- Also known as: Sunshyne
- Origin: London, England
- Genres: Pop; R&B;
- Years active: 2002–2005; 2008; 2021–2025;
- Label: Sony
- Past members: Carolyn Owlett; Tanya Bryson; Tisha Martin; Suzie Furlonger;
- Website: Official website

= The 411 =

British girl group

The 411 were an English girl group comprising Carolyn Owlett, Tisha Martin, Suzie Furlonger and Tanya Bryson. The group was formed in late 2002 after Martin and Bryson sang backing vocals on Lemar's version of Al Green's "Let's Stay Together". The 411 took its name from the Mary J. Blige album What's the 411? (1992). The group released one studio album, Between the Sheets, and three top-forty singles before disbanding for the first time in 2005.

The 411 was reformed in 2007 with a new name, Sunshyne, with two new members after Furlonger left a few months before. The band soon changed back to its original name and Furlonger was replaced by Nuala Farrelly, who was a member of Sunshyne. Martin announced in 2008 on her own personal Myspace account that the band had yet again split up but still remained friends and that it would possibly release new material in the near future.

On 6 December 2021, it was announced that the 411 would reunite, originally for a one-off gig at Mighty Hoopla in June 2022 until the group added more gigs for the summer. Furlonger left the group for a second time in July 2022, owing to her busy schedule as a backing vocalist.

== History ==
=== 2002–2005: Formation and Between the Sheets ===
In 2002, Tanya Bryson and Tisha Martin — a familiar face at the time after appearing in the children's television shows Kerching! and The Basil Brush Show — recorded backing vocals for the R&B singer Lemar on his cover version of "Let's Stay Together" by Al Green. A woman from Sony Music was in attendance and told them, "You guys sound really nice together. If there were a few more of you we'd be interested in doing something with you." Carolyn Owlett grew up on the same street as Bryson, while Suzie Furlonger completed the line-up after a chance meeting when she visited London for the Notting Hill Carnival; after which the group went to do an audition for Sony, which resulted in a one-single record deal. The name "The 411" came from 4-1-1, an information line in the United States.
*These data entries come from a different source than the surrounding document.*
## src/hw/rtl/spq_pkg.sv

```systemverilog
// Shared types and codes for the stable priority queue.
package spq_pkg;

   localparam int unsigned STATUS_BITS = 2;

   localparam logic [STATUS_BITS-1:0] STATUS_DONE  = 2'd0;
   localparam logic [STATUS_BITS-1:0] STATUS_EMPTY = 2'd1;
   localparam logic [STATUS_BITS-1:0] STATUS_FULL  = 2'd2;

   localparam logic ACTION_ENQUEUE = 1'b0;
   localparam logic ACTION_DEQUEUE = 1'b1;

   typedef enum logic [1:0] {
      ST_IDLE,
      ST_APPLY,
      ST_SEND
   } state_type;

   typedef struct packed {
      logic capture;   // latch the incoming request
      logic apply;     // update the cell array and load the result
   } cmd_type;

endpackage

```

## src/hw/rtl/spq_ctrl.sv

```systemverilog
// Request sequencer: accept, apply, deliver.
module spq_ctrl (
   input  logic             clock,
   input  logic             reset,
   input  logic             req_tvalid,
   output logic             req_tready,
   output logic             rsp_tvalid,
   input  logic             rsp_tready,
   output spq_pkg::cmd_type cmd
);

   spq_pkg::state_type state_ff;
   spq_pkg::state_type state_in;

   always_ff @(posedge clock) begin
      if (reset) begin
         state_ff <= spq_pkg::ST_IDLE;
      end else begin
         state_ff <= state_in;
      end
   end

   always_comb begin
      state_in = state_ff;
      unique case (state_ff)
         spq_pkg::ST_IDLE: begin
            if (req_tvalid) begin
               state_in = spq_pkg::ST_APPLY;
            end
         end
         spq_pkg::ST_APPLY: begin
            state_in = spq_pkg::ST_SEND;
         end
         spq_pkg::ST_SEND: begin
            if (rsp_tready) begin
               state_in = spq_pkg::ST_IDLE;
            end
         end
         default: begin
            state_in = spq_pkg::ST_IDLE;
         end
      endcase
   end

   always_comb begin
      req_tready  = 1'b0;
      rsp_tvalid  = 1'b0;
      cmd.capture = 1'b0;
      cmd.apply   = 1'b0;
      unique case (state_ff)
         spq_pkg::ST_IDLE: begin
            req_tready  = 1'b1;
            cmd.capture = req_tvalid;
         end
         spq_pkg::ST_APPLY: begin
            cmd.apply = 1'b1;
         end
         spq_pkg::ST_SEND: begin
            rsp_tvalid = 1'b1;
         end
         default: begin
            req_tready = 1'b0;
         end
      endcase
   end

   a_apply_after_capture: assert property (@(posedge clock) disable iff (reset)
      cmd.capture |=> cmd.apply)
      else $error("apply did not follow capture");

   a_send_after_apply: assert property (@(posedge clock) disable iff (reset)
      cmd.apply |=> rsp_tvalid)
      else $error("result not presented after apply");

   a_no_overlap: assert property (@(posedge clock) disable iff (reset)
      rsp_tvalid |-> !req_tready && !cmd.apply)
      else $error("request taken while a result is pending");

endmodule

```

## src/hw/rtl/spq_datapath.sv

```systemverilog
// Sorted cell array with request and result registers.
module spq_datapath #(
   parameter int unsigned QUEUE_DEPTH   = 16,
   parameter int unsigned VALUE_BITS    = 8,
   parameter int unsigned PRIORITY_BITS = 4,
   parameter int unsigned COUNT_BITS    = 5
) (
   input  logic                            clock,
   input  logic                            reset,
   input  spq_pkg::cmd_type                cmd,
   input  logic                            in_action,
   input  logic [VALUE_BITS-1:0]           in_value,
   input  logic [PRIORITY_BITS-1:0]        in_priority,
   output logic [spq_pkg::STATUS_BITS-1:0] res_status,
   output logic [VALUE_BITS-1:0]           res_value,
   output logic [PRIORITY_BITS-1:0]        res_priority,
   output logic [COUNT_BITS-1:0]           res_occupancy
);

   // captured request
   logic                     act_ff;
   logic [VALUE_BITS-1:0]    val_ff;
   logic [PRIORITY_BITS-1:0] pri_ff;

   // cell array, front at index 0
   logic [VALUE_BITS-1:0]    cell_val_ff [QUEUE_DEPTH];
   logic [PRIORITY_BITS-1:0] cell_pri_ff [QUEUE_DEPTH];
   logic [VALUE_BITS-1:0]    cell_val_in [QUEUE_DEPTH];
   logic [PRIORITY_BITS-1:0] cell_pri_in [QUEUE_DEPTH];
   logic [QUEUE_DEPTH-1:0]   keep;      // cell holds an entry that stays ahead

   logic [COUNT_BITS-1:0]    count_ff;
   logic [COUNT_BITS-1:0]    count_in;

   logic [spq_pkg::STATUS_BITS-1:0] status_ff;
   logic [spq_pkg::STATUS_BITS-1:0] status_in;
   logic [VALUE_BITS-1:0]           rval_ff;
   logic [VALUE_BITS-1:0]           rval_in;
   logic [PRIORITY_BITS-1:0]        rpri_ff;
   logic [PRIORITY_BITS-1:0]        rpri_in;

   logic is_full;
   logic is_empty;

   assign is_full  = (count_ff == COUNT_BITS'(QUEUE_DEPTH));
   assign is_empty = (count_ff == '0);

   always_ff @(posedge clock) begin
      if (cmd.capture) begin
         act_ff <= in_action;
         val_ff <= in_value;
         pri_ff <= in_priority;
      end
   end

   // each cell compares against the new priority in parallel
   always_comb begin
      for (int i = 0; i < QUEUE_DEPTH; i++) begin
         keep[i] = (COUNT_BITS'(i) < count_ff) && (cell_pri_ff[i] >= pri_ff);
      end
   end

   always_comb begin
      for (int i = 0; i < QUEUE_DEPTH; i++) begin
         cell_val_in[i] = cell_val_ff[i];
         cell_pri_in[i] = cell_pri_ff[i];
         if (act_ff == spq_pkg::ACTION_ENQUEUE) begin
            priority if (i > 0 && !keep[(i > 0) ? i - 1 : 0]) begin
               cell_val_in[i] = cell_val_ff[(i > 0) ? i - 1 : 0];
               cell_pri_in[i] = cell_pri_ff[(i > 0) ? i - 1 : 0];
            end else if (!keep[i]) begin
               cell_val_in[i] = val_ff;
               cell_pri_in[i] = pri_ff;
            end else begin
               cell_val_in[i] = cell_val_ff[i];
               cell_pri_in[i] = cell_pri_ff[i];
            end
         end else if (i < QUEUE_DEPTH - 1) begin
            cell_val_in[i] = cell_val_ff[(i < QUEUE_DEPTH - 1) ? i + 1 : i];
            cell_pri_in[i] = cell_pri_ff[(i < QUEUE_DEPTH - 1) ? i + 1 : i];
         end
      end
   end

   always_comb begin
      count_in  = count_ff;
      status_in = spq_pkg::STATUS_DONE;
      rval_in   = '0;
      rpri_in   = '0;
      if (act_ff == spq_pkg::ACTION_ENQUEUE) begin
         if (is_full) begin
            status_in = spq_pkg::STATUS_FULL;
         end else begin
            count_in = count_ff + 1'b1;
         end
      end else begin
         if (is_empty) begin
            status_in = spq_pkg::STATUS_EMPTY;
         end else begin
            count_in = count_ff - 1'b1;
            rval_in  = cell_val_ff[0];
            rpri_in  = cell_pri_ff[0];
         end
      end
   end

   logic shift_en;
   assign shift_en = cmd.apply &&
      ((act_ff == spq_pkg::ACTION_ENQUEUE) ? !is_full : !is_empty);

   always_ff @(posedge clock) begin
      if (shift_en) begin
         for (int i = 0; i < QUEUE_DEPTH; i++) begin
            cell_val_ff[i] <= cell_val_in[i];
            cell_pri_ff[i] <= cell_pri_in[i];
         end
      end
   end

   always_ff @(posedge clock) begin
      if (reset) begin
         count_ff <= '0;
      end else if (cmd.apply) begin
         count_ff <= count_in;
      end
   end

   always_ff @(posedge clock) begin
      if (cmd.apply) begin
         status_ff <= status_in;
         rval_ff   <= rval_in;
         rpri_ff   <= rpri_in;
      end
   end

   assign res_status    = status_ff;
   assign res_value     = rval_ff;
   assign res_priority  = rpri_ff;
   assign res_occupancy = count_ff;

   a_count_bound: assert property (@(posedge clock) disable iff (reset)
      count_ff <= COUNT_BITS'(QUEUE_DEPTH))
      else $error("entry count beyond depth");

   a_front_sorted: assert property (@(posedge clock) disable iff (reset)
      count_ff > COUNT_BITS'(1) |-> cell_pri_ff[0] >= cell_pri_ff[1])
      else $error("front entries out of priority order");

   a_enq_grows: assert property (@(posedge clock) disable iff (reset)
      cmd.apply && act_ff == spq_pkg::ACTION_ENQUEUE && !is_full
      |=> count_ff == COUNT_BITS'($past(count_ff) + 1'b1))
      else $error("enqueue did not grow the queue");

   a_empty_status: assert property (@(posedge clock) disable iff (reset)
      cmd.apply && act_ff == spq_pkg::ACTION_DEQUEUE && is_empty
      |=> res_status == spq_pkg::STATUS_EMPTY && res_occupancy == '0)
      else $error("empty dequeue misreported");

endmodule

```

## src/hw/rtl/stable_priority_queue_top.sv

```systemverilog
// Top level of the stable priority queue: sequencer plus sorted cell array.
//
//   channel | direction | tdata (low bit up)                     | tuser
//   --------+-----------+----------------------------------------+---------------
//   req_    | in        | value, priority_req                    | action
//   rsp_    | out       | out_value, out_priority, occupancy     | status
//
// Each request passes through accept, apply to the cell array and present the
// result; the sequencer serializes them, so requests do not overlap.
// The cell array updates every entry at once: on enqueue each cell compares
// its priority with the new one and keeps, shifts or loads; on dequeue every
// entry moves one place toward the front.
// Reset (synchronous, active high) clears the sequencer and the entry count;
// the cell contents need no clearing since only counted cells are read.
// A stalled result holds rsp_tdata and rsp_tuser; no new request is taken
// until it is delivered.
module stable_priority_queue_top #(
   parameter int unsigned QUEUE_DEPTH   = 16,
   parameter int unsigned VALUE_BITS    = 8,
   parameter int unsigned PRIORITY_BITS = 4
) (
   input  logic clock,
   input  logic reset,

   input  logic req_tvalid,
   output logic req_tready,
   // value, priority_req, zero fill
   input  logic [((VALUE_BITS + PRIORITY_BITS + 7) / 8) * 8 - 1:0] req_tdata,
   // action
   input  logic req_tuser,

   output logic rsp_tvalid,
   input  logic rsp_tready,
   // out_value, out_priority, occupancy, zero fill
   output logic [((VALUE_BITS + PRIORITY_BITS + $clog2(QUEUE_DEPTH + 1) + 7) / 8) * 8
                 - 1:0] rsp_tdata,
   // status
   output logic [spq_pkg::STATUS_BITS-1:0] rsp_tuser
);

   localparam int unsigned COUNT_BITS    = $clog2(QUEUE_DEPTH + 1);
   localparam int unsigned RSP_DATA_BITS =
      ((VALUE_BITS + PRIORITY_BITS + COUNT_BITS + 7) / 8) * 8;

   spq_pkg::cmd_type cmd;

   logic [VALUE_BITS-1:0]    res_value;
   logic [PRIORITY_BITS-1:0] res_priority;
   logic [COUNT_BITS-1:0]    res_occupancy;

   spq_ctrl u_ctrl (
      .clock      (clock),
      .reset      (reset),
      .req_tvalid (req_tvalid),
      .req_tready (req_tready),
      .rsp_tvalid (rsp_tvalid),
      .rsp_tready (rsp_tready),
      .cmd        (cmd)
   );

   spq_datapath #(
      .QUEUE_DEPTH   (QUEUE_DEPTH),
      .VALUE_BITS    (VALUE_BITS),
      .PRIORITY_BITS (PRIORITY_BITS),
      .COUNT_BITS    (COUNT_BITS)
   ) u_datapath (
      .clock         (clock),
      .reset         (reset),
      .cmd           (cmd),
      .in_action     (req_tuser),
      .in_value      (req_tdata[VALUE_BITS-1:0]),
      .in_priority   (req_tdata[VALUE_BITS +: PRIORITY_BITS]),
      .res_status    (rsp_tuser),
      .res_value     (res_value),
      .res_priority  (res_priority),
      .res_occupancy (res_occupancy)
   );

   assign rsp_tdata = RSP_DATA_BITS'({res_occupancy, res_priority, res_value});

endmodule
```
Owlett told Newsround, "We thought it'd be cool if people wanted the information on us! And also it's the name of Mary J. Blige's first album and we're big fans!"

Labelled by one critic as "the hip hop Supremes", the group's first single, "On My Knees", was a hit in the UK (reaching the top 5) and Australia (reaching the top 30), which resulted in an album deal. A second single, "Dumb", reached number 3 in the UK and the top 30 in Australia. These singles appeared on the group's album Between the Sheets, with songs written by Diane Warren, Redeye and The 411 themselves. The group also recorded a cover version of SWV's hit "Weak".

Between the Sheets was also released in France and Japan. The French edition had two new versions of album tracks, recorded specifically for the French market: "Face À Toi Baby" featuring Mag (using the verses from "Dumb" with a special French chorus) and "Chance" featuring K'Maro (a new mix of "Chance" with a French language rap). The Japanese edition of the album had the standard 12 tracks from the UK version with two bonus tracks: "Drop Top Jeans" (which appeared as the B-side to "Teardrops" in the UK) and "Soaking Wet", with an enhanced section featuring the videos for "On My Knees" and "Dumb".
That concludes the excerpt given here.